Tabelle 1: Lebensfähigkeit der Schnitte von mit VS4 behandelten Nieren im Vergleich mit solchen, die mit VS5 behandelt worden waren

Behandlung K/Na-Verhältnis des Gewebes (Mittelwert +/- SEM)
VS4 3,43 +/- 0,07
VS5 3,27 +/- 0,12
p > 0,05
K/Na-Verhältnis, gemessen nach dem Auswaschen des Gefrierschutzmittels und der Inkubation des Rindenschnittes bei 25ºC über einen Zeitraum von 90 min. um den aktiven Transport von K&spplus; und Na&spplus; zu ermöglichen.

Claims

1. Verfahren zur Vorbereitung von Organen oder Geweben für eine Langzeitkonservierung durch Einführen einer zur Vitrifizierung ausreichenden Konzentration eines vor Kälteschaden schützenden Mittels und nachfolgender Vorbereitung der Organe oder Gewebe für eine Transplantation durch Entfernung des vor Kälteschaden schützenden Mittels in den Schritten:

(a) zuerst Perfusion des Organs oder Superfusion des Gewebes ohne das vor Kälteschaden schützende Mittel;

(b) Zugabe einer Lösung mit dem vor Kälteschaden schützenden Mittel zum Organ oder Gewebe und schrittweise Erhöhung der Konzentration des vor Kälteschaden schützenden Mittels auf ein erstes vorbestimmtes Niveau unter gleichzeitigem Senken der Temperatur des Organs oder Gewebes;

(c) Verhinderung eines Anstiegs der Konzentration des vor Kälteschaden schützenden Mittels über einen genügend langen Zeitraum, damit sich ein annähernd osmotisches Gleichgewicht des Organs oder Gewebes einstellen kann;

(d) Erhöhung der Konzentration des vor Kälteschaden schützenden Mittels in der Lösung auf einen über dem ersten vorbestimmten Niveau liegenden, zur Vitrifizierung benötigten Gehalt und Halten der Lösung bei dieser höheren Konzentration bis sich ein annähernd osmotisches Gleichgewicht des Organs oder Gewebes eingestellt hat;

(e) Perfusion des Organs oder Superfusion des Gewebes mit einer verringerten, nicht zur Vitrifizierung ausreichenden Konzentration des vor Kälteschaden schützenden Mittels zusammen mit einem nicht eindringenden osmotischen Puffer, solange, bis eine Pufferkonzentration erreicht ist, bei der sich ein annähernd osmotisches Gleichgewicht des Organs oder Gewebes einstellt;

(f) Auswaschen von nahezu dem gesamten vor Kälteschaden schützenden Mittel unter Absenkung der Konzentration an osmotischem Puffer auf ein zweites, von Null verschiedenes, im wesentlichen unter dem Wert für die erste Pufferkonzentration liegendes Niveau unter gleichzeitigem Erhöhung der Temperatur des Organs oder Gewebes; und

(g) Perfusion des Organs oder Superfusion des Gewebes bis soviel osmotischer Puffer entfernt ist, daß das Organ oder Gewebe für eine Transplantation geeignet ist.

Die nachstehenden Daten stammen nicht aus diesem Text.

$ cat src/rtl/noise_test_pkg.sv
// Shared types and constants for the multi-channel noise tester:
// FSM states, LFSR geometry, and active-low 7-segment glyphs.
package noise_test_pkg;

  typedef enum logic [1:0] {
    S_IDLE = 2'd0,
    S_RUN  = 2'd1,
    S_DONE = 2'd2
  } state_t;

  localparam int LFSR_W = 16;
  // Taps 16,14,13,11 expressed as bit positions 15,13,12,10
  localparam logic [LFSR_W-1:0] LFSR_TAPS = 16'hB400;

  localparam logic [6:0] SEG_ZERO  = 7'b1000000;
  localparam logic [6:0] SEG_BLANK = 7'b1111111;

  // Segment order {g,f,e,d,c,b,a}, active-low; index = nibble value
  localparam logic [15:0][6:0] SEG_GLYPH = {
    7'b0001110, 7'b0000110, 7'b0100001, 7'b1000110,
    7'b0000011, 7'b0001000, 7'b0010000, 7'b0000000,
    7'b1111000, 7'b0000010, 7'b0010010, 7'b0011001,
    7'b0110000, 7'b0100100, 7'b1111001, 7'b1000000
  };

  function automatic logic [LFSR_W-1:0] lfsr_next(input logic [LFSR_W-1:0] cur);
    return {cur[LFSR_W-2:0], ^(cur & LFSR_TAPS)};
  endfunction

endpackage

$ cat src/rtl/hex_to_7seg.sv
// Combinational nibble to active-low 7-segment decoder.
module hex_to_7seg
  import noise_test_pkg::*;
(
  input  logic [3:0] nibble,
  output logic [6:0] seg
);

  assign seg = SEG_GLYPH[nibble];

endmodule

$ cat src/rtl/noise_test_multi.sv
// Multi-channel PRBS noise tester: drives tx_pin, compares synchronised rx_pin
// once per bit, keeps saturating per-channel error counts shown on HEX0..HEX3.
//
// state  | meaning
// S_IDLE | outputs quiet, waiting for a start edge
// S_RUN  | transmitting N_BITS bits, counting mismatches
// S_DONE | run finished, counts held and valid
module noise_test_multi
  import noise_test_pkg::*;
#(
  parameter int              N_CH          = 2,
  parameter int              BIT_PERIOD    = 50,
  parameter int              SAMPLE_OFFSET = 40,
  parameter int              N_BITS        = 1000,
  parameter int              CNT_W         = 16,
  parameter logic [15:0]     SEED          = 16'hACE1
) (
  input  logic            clk,
  input  logic            reset,
  input  logic            start,
  input  logic [3:0]      chan_sel,
  input  logic [N_CH-1:0] rx_pin,
  output logic [N_CH-1:0] tx_pin,
  output logic            busy,
  output logic            done,
  output logic [6:0]      HEX0,
  output logic [6:0]      HEX1,
  output logic [6:0]      HEX2,
  output logic [6:0]      HEX3
);

  localparam int PH_W = $clog2(BIT_PERIOD);
  localparam int BC_W = (N_BITS > 1) ? $clog2(N_BITS) : 1;

  state_t                      state, state_next;
  logic [2:0]                  start_sync;
  logic                        start_pulse;
  logic [N_CH-1:0]             rx_meta, rx_sync;
  logic [LFSR_W-1:0]           lfsr, lfsr_adv;
  logic [PH_W-1:0]             phase;
  logic [BC_W-1:0]             bit_cnt;
  logic [N_CH-1:0][CNT_W-1:0]  err_cnt;
  logic                        launch, sample_now, bit_end, last_bit;
  logic [15:0]                 cnt_sel;
  logic [3:0][6:0]             seg_next;

  // Edge pulse is registered so a run begins three edges after start is seen
  always_ff @(posedge clk or posedge reset) begin
    if (reset) begin
      start_sync  <= '0;
      start_pulse <= 1'b0;
      rx_meta     <= '0;
      rx_sync     <= '0;
    end else begin
      start_sync  <= {start_sync[1:0], start};
      start_pulse <= start_sync[1] & ~start_sync[2];
      rx_meta     <= rx_pin;
      rx_sync     <= rx_meta;
    end
  end

  assign launch     = (state != S_RUN) && start_pulse;
  assign sample_now = (state == S_RUN) && (phase == PH_W'(SAMPLE_OFFSET));
  assign bit_end    = (state == S_RUN) && (phase == PH_W'(BIT_PERIOD - 1));
  assign last_bit   = (bit_cnt == BC_W'(N_BITS - 1));
  assign lfsr_adv   = lfsr_next(lfsr);

  always_ff @(posedge clk or posedge reset) begin
    if (reset) state <= S_IDLE;
    else       state <= state_next;
  end

  always_comb begin
    state_next = state;
    case (state)
      S_IDLE, S_DONE: if (start_pulse) state_next = S_RUN;
      S_RUN:          if (bit_end && last_bit) state_next = S_DONE;
      default:        state_next = S_IDLE;
    endcase
  end

  always_comb begin
    busy = (state == S_RUN);
    done = (state == S_DONE);
  end

  always_ff @(posedge clk or posedge reset) begin
    if (reset) begin
      lfsr    <= '0;
      tx_pin  <= '0;
      phase   <= '0;
      bit_cnt <= '0;
    end else if (launch) begin
      lfsr    <= SEED;
      tx_pin  <= SEED[N_CH-1:0];
      phase   <= '0;
      bit_cnt <= '0;
    end else if (state == S_RUN) begin
      if (bit_end) begin
        phase <= '0;
        if (last_bit) begin
          tx_pin <= '0;
        end else begin
          lfsr    <= lfsr_adv;
          tx_pin  <= lfsr_adv[N_CH-1:0];
          bit_cnt <= bit_cnt + BC_W'(1);
        end
      end else begin
        phase <= phase + PH_W'(1);
      end
    end
  end

  for (genvar i = 0; i < N_CH; i++) begin : g_ch
    logic [CNT_W-1:0] cnt;
    always_ff @(posedge clk or posedge reset) begin
      if (reset)
        cnt <= '0;
      else if (launch)
        cnt <= '0;
      else if (sample_now && (rx_sync[i] != tx_pin[i]) && (cnt != '1))
        cnt <= cnt + CNT_W'(1);
    end
    assign err_cnt[i] = cnt;
  end

  // Out-of-range selections fall through to zero
  always_comb begin
    cnt_sel = '0;
    for (int i = 0; i < N_CH; i++)
      if (chan_sel == 4'(i)) cnt_sel = 16'(err_cnt[i]);
  end

  for (genvar d = 0; d < 4; d++) begin : g_hex
    hex_to_7seg u_dec (
      .nibble(cnt_sel[4*d +: 4]),
      .seg   (seg_next[d])
    );
  end

  always_ff @(posedge clk or posedge reset) begin
    if (reset) begin
      HEX0 <= SEG_ZERO;
      HEX1 <= SEG_ZERO;
      HEX2 <= SEG_ZERO;
      HEX3 <= SEG_ZERO;
    end else begin
      HEX0 <= seg_next[0];
      HEX1 <= seg_next[1];
      HEX2 <= seg_next[2];
      HEX3 <= seg_next[3];
    end
  end

endmodule

$ cat config.mk
export PLATFORM = sky130hd
export DESIGN_NAME = noise_test_multi
export DESIGN_NICKNAME = d
export VERILOG_FILES = /design/src/rtl/noise_test_pkg.sv /design/src/rtl/hex_to_7seg.sv /design/src/rtl/noise_test_multi.sv
export SDC_FILE = /design/constraint.sdc
export NUM_CORES = 1
export LEC_CHECK = 0
export BUFFER_PORTS_ARGS = -buffer_cell sky130_fd_sc_hd__buf_2
export CORE_MARGIN = 2
export CORE_UTILIZATION = 45
export DETAILED_ROUTE_END_ITERATION = 12
export MAX_ROUTING_LAYER = met4
export SYNTH_ARGS = -nofsm -noshare
export SYNTH_HDL_FRONTEND = slang
export SYNTH_SLANG_ARGS = --single-unit
$ cat constraint.sdc
create_clock -name clk -period 8 [get_ports clk]
set_input_delay 0.8 -clock clk [delete_from_list [all_inputs] [get_ports clk]]
set_output_delay 0.8 -clock clk [all_outputs]
set_load 0.05 [all_outputs]
### Yosys cells after proc, flatten, opt, wreduce, memory -nomap -nowiden

Memory sizes are Yosys's and may differ from the RTL's. A register that Yosys moved wholly into a read port is not among the register bits.
Index checks and enable logic that the tools add are counted.

| word-level totals | value |
|---|---|
| output and inout bits | 32 |
| memories | 4 |
| bits in registers | 76 |
| bits of input ports | 9 |
| word-level logic and storage cells | 78 |
| ROM bits | 448 |

Memories:

| name | depth | bits a word | read ports | clocked after Yosys merged registers in | write ports | line | text |
|---|---|---|---|---|---|---|---|
| (no name shown) | 16 | 7 | 1 | 1 | 0 | hex_to_7seg.sv:9 | `assign seg = SEG_GLYPH[nibble];` |
| (no name shown) | 16 | 7 | 1 | 1 | 0 | hex_to_7seg.sv:9 |  |
| (no name shown) | 16 | 7 | 1 | 1 | 0 | hex_to_7seg.sv:9 |  |
| (no name shown) | 16 | 7 | 1 | 1 | 0 | hex_to_7seg.sv:9 |  |

| operators by class | value |
|---|---|
| reduce and logical (&&, ||, !) cells | 19 |
| add/sub/neg operators | 4 |
| equal/unequal tests | 14 |
| muxes and demuxes | 24 |
| bitwise operators | 2 |

Operators with widths:

| cell | count |
|---|---|
| $mux W16 | 10 |
| $mux W10 | 4 |
| $add A16 B1 Y16 const B | 2 |
| $ne A16 B16 Y1 const B | 2 |
| $mux W6 | 3 |
| $reduce_xor A16 Y1 | 1 |
| $eq A6 B6 Y1 const B | 2 |
| $mux W2 | 6 |
| $add A10 B1 Y10 const B | 1 |
| $eq A10 B10 Y1 const B | 1 |
| $logic_and A1 B1 Y1 | 8 |
| $reduce_bool A2 Y1 | 4 |
| $add A6 B1 Y6 const B | 1 |
| $eq A4 B1 Y1 const B | 1 |
| $logic_not A4 Y1 | 1 |
| $ne A2 B1 Y1 const B | 2 |
| $ne A2 B2 Y1 const B | 2 |
| $pmux W2 S2 | 1 |
| $reduce_and A2 Y1 | 2 |
| $reduce_and A3 Y1 | 1 |
| $eq A2 B1 Y1 const B | 1 |
| $eq A2 B2 Y1 const B | 1 |
| $logic_not A2 Y1 | 1 |
| $ne A1 B1 Y1 | 2 |
| 3 further kinds | 3 |

### Logic depth before layout (Yosys ltp)

Gate-level depths: netlist (run 1).

| depth | value |
|---|---|
| word-level depth | 6 |
| depth in mapped cells | 8 |
| mapped depth without buffers | 6 |

### Cells and area by module

A second synthesis (run 1) with hierarchy kept.

| second synthesis, totals | value |
|---|---|
| cell total of the unflattened synthesis | 556 |
| area total of the unflattened synthesis | 5715.5 um^2 |

By module, submodules not included:

| module | area an instance (um^2) | times used | cells each | sequential area each (um^2) |
|---|---|---|---|---|
| noise_test_multi | 4615.7 | 1 | 427 | 2607.5 |
| hex_to_7seg at g_hex[0].u_dec ... | 275.3 | 3 | 32 | 0.0 |
| hex_to_7seg at g_hex[2].u_dec | 274.0 | 1 | 33 | 0.0 |

### Worst setup path before layout (run 1)

Ideal clock, no wire load.

| timing | value |
|---|---|
| path kind | input port to flip-flop |
| start | in chan_sel[3] |
| end | reg HEX2[3] |
| setup time | 0.138 ns |
| stages on the path | 7 |
| path slack | 5.370 ns |
| path buffers | 1 |
| arrival | 2.492 ns |
| data required time | 7.862 ns |
| cell sequence | or3_1 -> buf_2 -> nor2_1 -> inv_1 -> ha_1 -> inv_1 -> mux4_2 |

| between the ends | value |
|---|---|
| cells in the longest elaborated chain, start to end | 3 |
| elaborated cells between the ends (all ways) | 4 |
| those cells by class | eq/ne: 1; mux: 2; reduce/logical: 1 |

RTL lines:

| element | line | text |
|---|---|---|
| from (decl) | noise_test_multi.sv:21 | `input logic [3:0] chan_sel,` |
| $logic_not A4 Y1 | noise_test_multi.sv:131 | `if (chan_sel == 4'(i)) cnt_sel = 16'(err_cnt[i]);` |
| $mux W16 | noise_test_multi.sv:131 |  |
| $mux W16 (*) | noise_test_multi.sv:131 |  |
| to (decl) | noise_test_multi.sv:28 | `output logic [6:0] HEX2,` |

Every way passes the cells marked *; elsewhere a longest branch is shown, timed or not.
A chain may end at the register's enable or synchronous reset.

### Worst setup path in the final report (run 1)

| timing | value |
|---|---|
| start | in chan_sel[3] |
| end | reg HEX1[3] |

| between the ends | value |
|---|---|
| cells in the longest elaborated chain, start to end | 3 |
| elaborated cells between the ends (all ways) | 4 |
| those cells by class | eq/ne: 1; mux: 2; reduce/logical: 1 |

RTL lines:

| element | line | text |
|---|---|---|
| $logic_not A4 Y1 | noise_test_multi.sv:131 |  |
| $mux W16 | noise_test_multi.sv:131 |  |
| $mux W16 (*) | noise_test_multi.sv:131 |  |
| to (decl) | noise_test_multi.sv:27 | `output logic [6:0] HEX1,` |

Marks and branches as above.

==> metrics.cfg, run 1 <==
[status]
outcome=complete, no violations

[hold_path]
worstHoldStart=rx_meta[0]$_DFF_PP0_
min_to=rx_sync[0]$_DFF_PP0_
hold_path_class=register to register
worstHoldPathCells=0

[synth]
synth_top_family_by_area=simple AND/OR/NAND/NOR gates
ys_top_cells_by_area=dfrtp_1 42%, ha_1 6.3%, mux2i_1 4.9%, nand3_1 3.3%, nand2_1 3.3%
synth_edf_count=0
avgSynthCellArea_um2=10.1
synth_ff_type=dfrtp_1
async_flop_share_pct=100
synth_compound_area_share_pct=12.5
syn_area_mm2=0.00592
synth_cells=589
synth_top_area_share_pct=42.3
yosysWarnings=0
synth_top_area_cell=dfrtp_1
synth_simple_gate_area_share_pct=21.7
synth-seq-cells=104
ys_types=62
synthAdderAreaFrac_pct=6.34
syn_nets=628
yosysSeqAreaShare_pct=44.0
synthXorXnorAreaFrac_pct=1.48
muxShareOfSynthArea_pct=9.09

[critical_path]
path_max_fanout=15
cp-start-kind=primary input
worstSetupPathType=primary input to register
end_kind=register
rr_startpoint=state[1]$_DFFE_PP0P_
required_ns=8.22
worstPathArrival_ns=2.90
reg2reg_depth=5
r2r-end=lfsr[13]$_DFFE_PP0P_
regToRegSetupSlack_ns=5.65

[floorplan]
fp.dieW_um=119
die_y_um=119
rows=41
initial_core_util_pct=46.5
dieArea_mm2=0.0141
io_pins=41
core_area_mm2=0.0127

[timing]
final_min_period_over_clock_period_pct=33.4
tns_ns=0
tightest_slew_ns=0.987
rsz0062_at_grt=no
period_minus_slack_ns=2.67
setup_viol=0
slew-limit-headroom_pct=34.2
clock.fmax_mhz=374
finClkSkew_ns=0.0119
drv_slew=0
hold_viol=0

[pwr]
max-vdd-ir-drop_v=0.000154
p_leak_nw=2.85
p_per_area_mw_per_mm2=172

[routing]
drc=0
routedWlPerCell_um=16.0
dr_total_vias=4594
drt_first_pass_iters=5
drtIter0Drc=279
viasPerCell=5.83
totalWireLength_um=12600
final_antenna_net_count=0

[clock_network]
cts_resized=0
cts.sink_count=104
clkLatencyLatePin_ns=0.36
cts_tree=done
cts_setup_buffers=0
cts_buffers=9
clockBufferDepth=2
hold_buffers=0
clkTransAtPathRegs_ns=0.07
htreeDepth=3
ctsRootBufferMaster=clkbuf_16

[final_layout]
instances_no_fill=788
diodes=0
fin_nets=650
fin_util_pct=50.9
drive_gt1_share_pct=15.6
area_delta_synth_final_pct=9.47

[place]
port_buffers=40
place_hpwl_um=8680
place_inst=772
routabilityCongestion=0.856

[global_route]
track_usage_pct=19.4
grt_max_degree=78
overflow=0
grt_pass1_vias=4431
antenna_found_initial=0
grt_pass1_wl_um=21600

[job]
drv_cap=0

## synthesized netlist by cell type, types with 4 or more instances
library cell  count
dfrtp_1         100
nand2_1          52
nand3_1          39
a21oi_1          31
ha_1             30
mux2i_1          29
inv_1            21
nor2_1           20
o31ai_1          19
o21ai_1          18
or4_1            18
o22ai_1          14
and3_1           13
buf_2            12
nand4_1          12
clkbuf_1         11
nand2b_1         11
o21ai_0          10
nor3_1            9
mux2_2            8
nor4_1            8
and4_1            7
xnor2_1           7
a21o_1            6
mux2_1            6
or3_1             6
buf_6             5
inv_2             5
a221o_1           4
buf_4             4
dfstp_2           4
mux4_2            4
nor4_2            4
## sequential cells by signal (all words and copies together) (netlist names), 2 cells and up
name        count
g_ch.cnt       32
lfsr           16
bit_cnt        10
HEX0            7
HEX1            7
HEX2            7
HEX3            7
phase           6
start_sync      3
rx_meta         2
rx_sync         2
state           2
tx_pin          2
## worst max-delay path, cell delays in order
cell and delay [ns]:
buf_2 0.11, nor3_2 0.70, nand2_1 0.36, ha_1 0.41, inv_1 0.06, mux4_2 0.45
## cells in the final DEF (no fill, tap or decap), types with 3 or more instances in the layout
cell type,instances
a21oi_1,31
a21o_1,6
o21ai_1,18
inv_1,20
nor4_1,8
and4_1,7
nand2_1,52
o41ai_1,3
nand4_1,12
buf_4,4
buf_2,40
nor2_1,19
xor2_1,3
o22ai_1,14
xnor2_1,7
inv_2,5
and3_1,13
mux4_2,4
nand3_1,39
nand2b_1,11
ha_1,30
mux2_1,6
mux2_2,8
dfstp_2,4
dfrtp_1,100
nor4_2,4
clkbuf_16,9
o21ai_0,10
o31ai_1,19
a22o_1,3
mux2i_1,29
or3_1,6
nor3_1,9
a221o_1,4
or4_1,18
## routing by layer
metal | GRT usage, % | vias to the layer above | share of wire (%)
met5 | - | - | 0
li1 | - | 2216 | -
met3 | 5.41 | 9 | 4.4
met4 | 4.24 | 0 | 0.89
met1 | 23.2 | 2278 | 44
met2 | 32.9 | 91 | 51
## power breakdown
part	switching, mW	internal (mW)
sequential	0.0238	0.547
combinational	0.0574	0.0396
clock	0.204	0.245
## logic make-up (layout without fill, tap and decap cells)
family          count (synthesis)  after routing
mux                            47             47
buf+inv                        59             86
xor+xnor                       10             10
fa+ha+maj                      30             30
compound gates                117            117
simple gates                  222            222
flops                         104            104
## how the worst max path moves through the flow
stage	from	to	depth (start not counted)	slack, ns
4_1_cts	chan_sel[3]	HEX1[3]$_DFF_PP0_	6	5.34
2_1_floorplan	reset	HEX0[0]$_DFF_PP0_	1	4.47
5_1_grt	chan_sel[3]	HEX1[3]$_DFF_PP0_	6	5.16
3_3_place_gp	chan_sel[3]	HEX0[3]$_DFF_PP0_	6	5.08
6_report	chan_sel[3]	HEX1[3]$_DFF_PP0_	6	5.33
3_5_place_dp	chan_sel[3]	HEX1[3]$_DFF_PP0_	6	4.96
## stage by stage
stage / cell area, um2 / setup WS (ns) / hold slack (ns) / power, mW
3_3_place_gp: 6180 / 5.08 / 0.334 / 0.677
2_1_floorplan: 5920 / 4.47 / 0.331 / 0.653
5_1_grt: 6480 / 5.16 / 0.358 / 1.17
4_1_cts: 6480 / 5.34 / 0.356 / 1.13
3_5_place_dp: 6180 / 4.96 / 0.339 / 0.680
6_report: 6480 / 5.33 / 0.354 / 1.12
## area by class of cell
cell class,instances,area [um2]
Tap cell,172,215
Fill cell,1214,6240
Clock inverter,6,67.6
Timing Repair Buffer,44,230
Sequential cell,104,2610
Multi-Input combinational cell,426,3030
Inverter,26,100
Clock buffer,10,229
Note: power is estimated with default switching activity, not from simulation.
==> inputs of run 2 (changes only) <==
==> constraint.sdc (replaced) <==
create_clock -name clk -period 2.76 [get_ports clk]
set_input_delay 0.276 -clock clk [delete_from_list [all_inputs] [get_ports clk]]
set_output_delay 0.276 -clock clk [all_outputs]
set_load 0.05 [all_outputs]
==> run 2 against run 1 <==
Non-clock buffer count up 11. Worst hold slack got worse by 0.34 ns. Cell count up 1.4%. Count of clock-buffer cells in the layout stayed put. Sequential share of layout area shrank 0.69 points. Sequential power grew to 2.9 times the previous value. Wire length decreased by 0.74%. Setup slack got worse by 4.8 ns. Cell area grew 1.8%. Sequential cell count is the same.
==> metrics.cfg, run 2 (synthesis gave the netlist of run 1 again) <==
[routing]
drt_first_pass_iters=5  ; unchanged
totalWireLength_um=12500  ; -0.74%
drc=0  ; unchanged
final_antenna_net_count=0  ; unchanged
viasPerCell=5.75  ; -1.4%
dr_total_vias=4593  ; -0.022%
routedWlPerCell_um=15.7  ; -2.1%
drtIter0Drc=276  ; -1.1%

[final_layout]
area_delta_synth_final_pct=11.4
largest_registers=g_ch.cnt (32), lfsr (16), bit_cnt (10)
largest_reg_flops=32  ; unchanged
fin_util_pct=51.8  ; +0.90 points
layout_common_cells=100 x dfrtp_1, 52 x nand2_1, 40 x buf_2
diodes=0  ; unchanged
fin_nets=661  ; +1.7%
final_common_cell=dfrtp_1
regMostFlops=g_ch.cnt
final_area_mm2=0.00660  ; +1.8%
drive_gt1_share_pct=17.1  ; +1.5 points

[clock_network]
hold_buffers=0  ; unchanged
cts_tree=done
clkTransAtPathRegs_ns=0.07  ; about the same
cts_buffers=9  ; unchanged
clockBufferDepth=2  ; unchanged
cts_setup_buffers=0  ; unchanged
ctsRootBufferMaster=clkbuf_16
clkLatencyLatePin_ns=0.36  ; about the same
cts.sink_count=104  ; unchanged
htreeDepth=3  ; unchanged
cts_resized=0  ; unchanged

[timing]
rsz0062_at_grt=no
hold_viol=0  ; unchanged
finClkSkew_ns=0.0120  ; +0.000117 ns
slew-limit-headroom_pct=53.6  ; +19 points
setup_viol=0  ; unchanged
holdWs_ns=0.0115  ; -0.342 ns
clock.fmax_mhz=451
tns_ns=0  ; unchanged
tightest_slew_ns=0.695  ; -0.292 ns
final_min_period_over_clock_period_pct=80.3
period_minus_slack_ns=2.22
finalWorstSetupSlack_ns=0.543  ; -4.78 ns
drv_slew=0  ; unchanged

[global_route]
track_usage_pct=19.4  ; -0.022 points
grt_pass1_vias=4477  ; +1.0%
antenna_found_initial=0  ; unchanged
grt_max_degree=52  ; -33%
grt_pass1_wl_um=21700  ; +0.38%
overflow=0  ; unchanged

[floorplan]
fp.dieW_um=119  ; unchanged
io_pins=41  ; unchanged
die_y_um=119  ; unchanged
rows=41  ; unchanged
core_area_mm2=0.0127  ; unchanged
dieArea_mm2=0.0141  ; unchanged
initial_core_util_pct=46.5  ; unchanged

[critical_path]
cp_num_buf_inv=1  ; -1
path_delay_family=simple AND/OR/NAND/NOR gates
reg2reg_depth=6  ; +1
critical_path.cell_chain=inv_1 > ha_1 > and4b_1 > nand3b_2 > or4_1 > a21oi_1
worstPathArrival_ns=2.50  ; -0.40 ns
cp-start-kind=register
path_max_fanout=20  ; +5
end_kind=register
worstSetupPathType=register to register
worst_path_max_delay_cell=or4_1
required_ns=3.04  ; -5.18 ns
path_depth=6  ; unchanged
max_stage_delay_ns=0.62  ; -0.08 ns

[hold_path]
hold_path_class=primary input to asynchronous set/reset pin

[place]
port_buffers=40  ; unchanged
preCtsSetupSlack_ns=0.544  ; -4.42 ns
routabilityCongestion=0.848  ; -0.92%
placed_cell_area_mm2=0.00628  ; +1.5%
place_hpwl_um=8770  ; +1.1%

[pwr]
p_per_area_mw_per_mm2=503  ; +190%
p_leak_nw=2.92  ; +2.5%
max-vdd-ir-drop_v=0.000369  ; +140%

[job]
drv_cap=0  ; unchanged

[status]
outcome=complete, no violations

==> run 2: cell types whose count changed in the layout (fill, tap and decap cells not counted), sizes merged <==
cell    before  now
buf         44   55
bufinv       1    2
inv         28   27
==> run 2: cell type report <==
type | count | area (um2)
inverters | 26 | 101
well taps | 172 | 215
clock inverters | 6 | 90.1
repair buffers | 55 | 325
clock buffers | 10 | 229
flip-flops and latches | 104 | 2610
multi-input cells | 426 | 3030
fillers | 1189 | 6130
==> run 2: final timing paths <==
path | from | end | slack (ns)
setup / recovery | phase[0]$_DFFE_PP0P_ | g_ch[0].cnt[11]$_DFFE_PP0P_ | 0.54
min in group clk | start | start_sync[0]$_DFF_PP0_ | 0.02
max in group asynchronous | reset | g_ch[1].cnt[10]$_DFFE_PP0P_ | 1.99
setup reg to reg | phase[0]$_DFFE_PP0P_ | g_ch[0].cnt[11]$_DFFE_PP0P_ | 0.54
hold reg to reg | rx_meta[1]$_DFF_PP0_ | rx_sync[1]$_DFF_PP0_ | 0.35
hold / removal | reset | g_ch[0].cnt[14]$_DFFE_PP0P_ | 0.01
==> run 2: power by group <==
group / internal [mW] / switching (mW)
clock network: 0.800 / 0.574
registers: 1.59 / 0.0676
logic: 0.121 / 0.169
total: 2.51 / 0.811
==> run 2: through the flow <==
stage          std cells  power [mW]
5_1_grt              799        3.47
4_1_cts              799        3.37
3_5_place_dp         783        1.97
2_1_floorplan        589        1.89
3_3_place_gp         783        1.96
6_report             799        3.32
==> run 2: layer usage <==
layer	wire length (um)	track usage [%]
met5	0	-
met4	225	6.03
met3	610	5.12
met2	6100	32.0
met1	5590	23.3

2. Verfahren nach Anspruch 1, in welchem das vor Kälteschaden schützende Mittel eine im wesentlichen aus Dimethylsulfoxid, Formamid und 1,2-Propandiol bestehende Lösung umfaßt.

3. Verfahren nach Anspruch 1, in welchem das vor Kälteschaden schützende Mittel eine im wesentlichen aus Dimethylsulfoxid, Formamid und 2,3-Butandiol bestehende Lösung umfaßt.

4. Verfahren nach Anspruch 1, in welchem das Organ eine Niere ist.

5. Verwendung eines vor Kälteschaden schützenden Mittels zur Herstellung eines Mittels für die vor Entnahme eines Organs aus einem Spender erfolgende in-vivo-Vorbehandlung dieses Organs für das Konservierungsverfahren nach Anspruch 1.

6. Verwendung eines Entzündungshemmers und eines Gerinnungshemmers zur Herstellung eines Mittels für die Behandlung eines Organtransplantat-Empfängers über einen ersten vorbestimmten Zeitraum vor der Transplantation eines nach dem Verfahren gemäß Anspruch 1 vorbereiteten Organs.